Mattis Stene-Johansen
Rhizomatic Labs
Orchestrating the Next Billion Agents
Abstract
Prompt engineering has taken us far, but it’s reaching its limits. Current AI systems are fragile: prompts are brittle, agents are isolated, and orchestration often collapses into spaghetti glue code. To unlock the next leap, we need to move beyond tricks and hacks and start thinking in systems.
This talk explores a graph-native approach to reasoning and orchestration: - Knowledge Hypergraphs as context engines that capture relations, causality, and logic — the missing symbolic backbone for LLMs. - A layered reasoning model that navigates from atomic concepts through compositional reasoning, contextual integration, meta-reasoning, and finally external knowledge integration. - Graph-native multi-agent orchestration, where agents collaborate using strategies that mirror real-world organizations: sequential pipelines, hierarchical teams, debates, juries, and emergent coordination. - Agentic governance policies that provide enterprises with what they actually need: compliance, auditability, and trust.
Instead of chaining prompts, we get composable reasoning: agents dynamically choosing strategies, grounding their outputs in knowledge graphs, and collaborating under policy-driven rules.

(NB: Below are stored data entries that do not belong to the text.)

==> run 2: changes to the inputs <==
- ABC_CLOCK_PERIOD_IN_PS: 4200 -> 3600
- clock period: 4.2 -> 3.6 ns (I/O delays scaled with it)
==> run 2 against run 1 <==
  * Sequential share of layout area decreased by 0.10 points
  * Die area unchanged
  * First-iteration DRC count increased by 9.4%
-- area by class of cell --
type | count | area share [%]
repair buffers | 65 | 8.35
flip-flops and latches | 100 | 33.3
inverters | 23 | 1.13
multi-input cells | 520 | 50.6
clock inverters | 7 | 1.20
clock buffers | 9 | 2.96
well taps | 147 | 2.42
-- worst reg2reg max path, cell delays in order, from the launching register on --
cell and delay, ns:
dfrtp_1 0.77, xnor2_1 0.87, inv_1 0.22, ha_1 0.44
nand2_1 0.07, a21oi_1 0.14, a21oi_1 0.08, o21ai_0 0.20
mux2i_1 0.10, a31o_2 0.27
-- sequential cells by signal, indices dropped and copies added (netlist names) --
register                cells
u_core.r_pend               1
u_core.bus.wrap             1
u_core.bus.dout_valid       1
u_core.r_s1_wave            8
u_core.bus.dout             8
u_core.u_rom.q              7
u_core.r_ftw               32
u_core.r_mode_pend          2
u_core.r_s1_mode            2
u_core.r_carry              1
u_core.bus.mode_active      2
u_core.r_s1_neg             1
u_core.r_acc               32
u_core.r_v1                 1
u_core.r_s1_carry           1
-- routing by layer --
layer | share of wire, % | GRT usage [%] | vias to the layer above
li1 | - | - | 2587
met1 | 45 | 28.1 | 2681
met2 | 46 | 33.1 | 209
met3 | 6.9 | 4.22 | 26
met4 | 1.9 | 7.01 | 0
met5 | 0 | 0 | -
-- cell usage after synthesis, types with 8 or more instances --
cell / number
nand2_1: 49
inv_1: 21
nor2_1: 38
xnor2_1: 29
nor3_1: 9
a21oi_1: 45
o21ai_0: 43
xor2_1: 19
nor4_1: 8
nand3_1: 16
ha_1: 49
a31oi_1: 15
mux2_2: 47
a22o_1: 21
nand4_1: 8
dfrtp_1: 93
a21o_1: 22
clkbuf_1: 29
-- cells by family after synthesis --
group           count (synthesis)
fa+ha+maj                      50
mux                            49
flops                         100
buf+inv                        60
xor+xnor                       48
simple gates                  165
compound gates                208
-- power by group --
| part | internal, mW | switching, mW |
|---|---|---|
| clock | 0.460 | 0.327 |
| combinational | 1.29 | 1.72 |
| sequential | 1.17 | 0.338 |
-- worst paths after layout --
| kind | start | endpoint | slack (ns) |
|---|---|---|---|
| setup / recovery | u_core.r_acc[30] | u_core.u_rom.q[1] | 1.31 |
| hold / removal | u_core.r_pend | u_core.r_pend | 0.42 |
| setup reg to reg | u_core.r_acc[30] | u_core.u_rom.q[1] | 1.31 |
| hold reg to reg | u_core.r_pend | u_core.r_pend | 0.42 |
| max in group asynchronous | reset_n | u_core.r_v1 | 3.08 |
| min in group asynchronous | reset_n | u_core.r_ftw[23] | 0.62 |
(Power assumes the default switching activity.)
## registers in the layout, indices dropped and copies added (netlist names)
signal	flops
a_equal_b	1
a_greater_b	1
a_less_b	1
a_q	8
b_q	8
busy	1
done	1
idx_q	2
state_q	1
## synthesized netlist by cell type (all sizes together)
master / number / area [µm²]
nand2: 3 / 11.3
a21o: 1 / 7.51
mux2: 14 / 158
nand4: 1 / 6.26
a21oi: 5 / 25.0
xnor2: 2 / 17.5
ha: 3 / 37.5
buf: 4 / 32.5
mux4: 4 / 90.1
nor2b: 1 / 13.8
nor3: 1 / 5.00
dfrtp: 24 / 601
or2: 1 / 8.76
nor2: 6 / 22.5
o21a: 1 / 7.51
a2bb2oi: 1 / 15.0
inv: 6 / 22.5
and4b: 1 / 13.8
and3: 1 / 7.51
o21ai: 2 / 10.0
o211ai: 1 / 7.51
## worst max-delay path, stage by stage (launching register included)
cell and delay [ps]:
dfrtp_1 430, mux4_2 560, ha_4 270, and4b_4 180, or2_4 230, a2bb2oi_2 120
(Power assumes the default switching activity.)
### src/rtl/pc_sequencer.sv
// Program-counter sequencer: IDLE/FETCH/HOLD/HALT fetch FSM with branch,
// call and return redirects. Define RAS_EN to compile in the return-address stack.
module pc_sequencer
    import pc_sequencer_pkg::*;
#(
    parameter pc_t RESET_PC  = RESET_PC_DEF,
    parameter int  RAS_DEPTH = 4
) (
    input  logic           clk,
    input  logic           rst_n,
    input  logic           run,
    input  logic           stall,
    input  logic           halt,
    input  logic           branch_en,
    input  logic           call_en,
    input  logic           ret_en,
    input  pc_t            branch_addr,
    output pc_t            pc_o,
    input  pc_t            inc_i,
    pc_sequencer_if.master fetch,
    output logic           wrap_o,
    output logic           ras_err
);

    seq_state_e state_q, state_d;
    pc_t        pc_q, pc_d;
    pc_src_e    pc_src;
    logic       wrap_q;
    logic       wrap_set;
    logic       valid_w;
    logic       handshake;
    logic       active;

    assign valid_w           = (state_q == ST_FETCH);
    assign fetch.fetch_valid = valid_w;
    assign fetch.fetch_addr  = pc_q;
    assign pc_o              = pc_q;
    assign wrap_o            = wrap_q;
    assign handshake         = valid_w & fetch.fetch_ready;
    // Redirects are taken in FETCH or HOLD unless halt wins the cycle.
    assign active            = ((state_q == ST_FETCH) || (state_q == ST_HOLD)) && !halt;

`ifdef RAS_EN
    logic ras_push, ras_pop, ras_full, ras_empty;
    logic ras_err_q, ras_err_set;
    pc_t  ras_dout;

    ret_addr_stack #(
        .DEPTH (RAS_DEPTH)
    ) u_ras (
        .clk     (clk),
        .rst_n   (rst_n),
        .push_i  (ras_push),
        .pop_i   (ras_pop),
        .din_i   (inc_i),
        .dout_o  (ras_dout),
        .full_o  (ras_full),
        .empty_o (ras_empty)
    );

    assign ras_err = ras_err_q;

    always_ff @(posedge clk or negedge rst_n) begin
        if (!rst_n) begin
            ras_err_q <= 1'b0;
        end else if (ras_err_set) begin
            ras_err_q <= 1'b1;
        end
    end
`else
    logic unused_ras;
    assign unused_ras = &{1'b0, ret_en, RAS_DEPTH[0]};
    assign ras_err    = 1'b0;
`endif

    always_comb begin
        state_d = state_q;
        case (state_q)
            ST_IDLE:  if (run) state_d = ST_FETCH;
            ST_FETCH,
            ST_HOLD: begin
                if (halt) begin
                    state_d = ST_HALT;
                end else if (stall) begin
                    state_d = ST_HOLD;
                end else begin
                    state_d = ST_FETCH;
                end
            end
            ST_HALT:  state_d = ST_HALT;
            default:  state_d = ST_IDLE;
        endcase
    end

    always_comb begin
        pc_src = SRC_KEEP;
`ifdef RAS_EN
        ras_push    = 1'b0;
        ras_pop     = 1'b0;
        ras_err_set = 1'b0;
`endif
        if (active) begin
`ifdef RAS_EN
            if (ret_en) begin
                // Underflow falls through to the next sequential address.
                if (ras_empty) begin
                    pc_src      = SRC_INC;
                    ras_err_set = 1'b1;
                end else begin
                    pc_src  = SRC_RAS;
                    ras_pop = 1'b1;
                end
            end else if (call_en) begin
                pc_src = SRC_TARGET;
                if (ras_full) begin
                    ras_err_set = 1'b1;
                end else begin
                    ras_push = 1'b1;
                end
            end else if (branch_en) begin
                pc_src = SRC_TARGET;
            end else if (handshake) begin
                pc_src = SRC_INC;
            end
`else
            if (call_en || branch_en) begin
                pc_src = SRC_TARGET;
            end else if (handshake) begin
                pc_src = SRC_INC;
            end
`endif
        end else if (handshake) begin
            // A fetch accepted in the halting cycle still moves the PC past it.
            pc_src = SRC_INC;
        end
    end

    always_comb begin
        case (pc_src)
            SRC_INC:    pc_d = inc_i;
            SRC_TARGET: pc_d = branch_addr;
`ifdef RAS_EN
            SRC_RAS:    pc_d = ras_dout;
`endif
            default:    pc_d = pc_q;
        endcase
    end

    assign wrap_set = (pc_src == SRC_INC) && (pc_q == '1);

    always_ff @(posedge clk or negedge rst_n) begin
        if (!rst_n) begin
            state_q <= ST_IDLE;
            pc_q    <= RESET_PC;
            wrap_q  <= 1'b0;
        end else begin
            state_q <= state_d;
            pc_q    <= pc_d;
            if (wrap_set) begin
                wrap_q <= 1'b1;
            end
        end
    end

endmodule

### src/flat_wrapper.sv
// flat-port wrapper written by rule: the top's interface ports become plain ports
module pc_sequencer_flat import pc_sequencer_pkg::*;
#(
    parameter pc_t RESET_PC  = RESET_PC_DEF,
    parameter int  RAS_DEPTH = 4
)
  (clk, rst_n, run, stall, halt, branch_en, call_en, ret_en, branch_addr, pc_o, inc_i, wrap_o, ras_err, fetch_fetch_valid, fetch_fetch_addr, fetch_fetch_ready);
  pc_sequencer_if fetch_i ();
  input  logic clk;
  input  logic rst_n;
  input  logic run;
  input  logic stall;
  input  logic halt;
  input  logic branch_en;
  input  logic call_en;
  input  logic ret_en;
  input  pc_t branch_addr;
  output pc_t pc_o;
  input  pc_t inc_i;
  output logic wrap_o;
  output logic ras_err;
  output wire logic [$bits(fetch_i.fetch_valid)-1:0] fetch_fetch_valid;
  output wire logic [$bits(fetch_i.fetch_addr)-1:0] fetch_fetch_addr;
  input wire logic [$bits(fetch_i.fetch_ready)-1:0] fetch_fetch_ready;
  assign fetch_fetch_valid = fetch_i.fetch_valid;
  assign fetch_fetch_addr = fetch_i.fetch_addr;
  assign fetch_i.fetch_ready = fetch_fetch_ready;
  pc_sequencer #(.RESET_PC(RESET_PC), .RAS_DEPTH(RAS_DEPTH)) u_core (.clk(clk), .rst_n(rst_n), .run(run), .stall(stall), .halt(halt), .branch_en(branch_en), .call_en(call_en), .ret_en(ret_en), .branch_addr(branch_addr), .pc_o(pc_o), .inc_i(inc_i), .fetch(fetch_i), .wrap_o(wrap_o), .ras_err(ras_err));
endmodule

The talk closes with a glimpse into how these ideas are being implemented in practice. I am actively building OneSys, an open-core AI operating system that embodies this architecture: the hidden conductor for the next billion AI agents.
Bio
Mattis Stene-Johansen is the founder and CEO of Rhizomatic Labs AS, a software lab building OneSys, where he is pioneering the development of an AI operating system designed to orchestrate the next billion agents.
At just 22, Mattis is a young and passionate technologist who has spent nearly half his life programming. He combines hard work, curiosity, and systems-level thinking with a deep love for his craft.
He holds a B.Sc. in Computer Science from the University of Oslo, is a Google Certified Cyber Security Professional, and is an Ex-Ethereum contributor. His background spans startups, enterprise engineering, and open-source, with a focus on building resilient, privacy-first technology.
Tal Salmona
Arato.ai
Keynote: Beyond Output: Evaluating Agentic Workflows in LLM Systems
Abstract
As LLMs evolve into multi-step agents, evaluation must move beyond input-output correctness. This session shows how to assess both node-level decisions and full agentic flows, with a live demo of multi-node agents and practical eval techniques.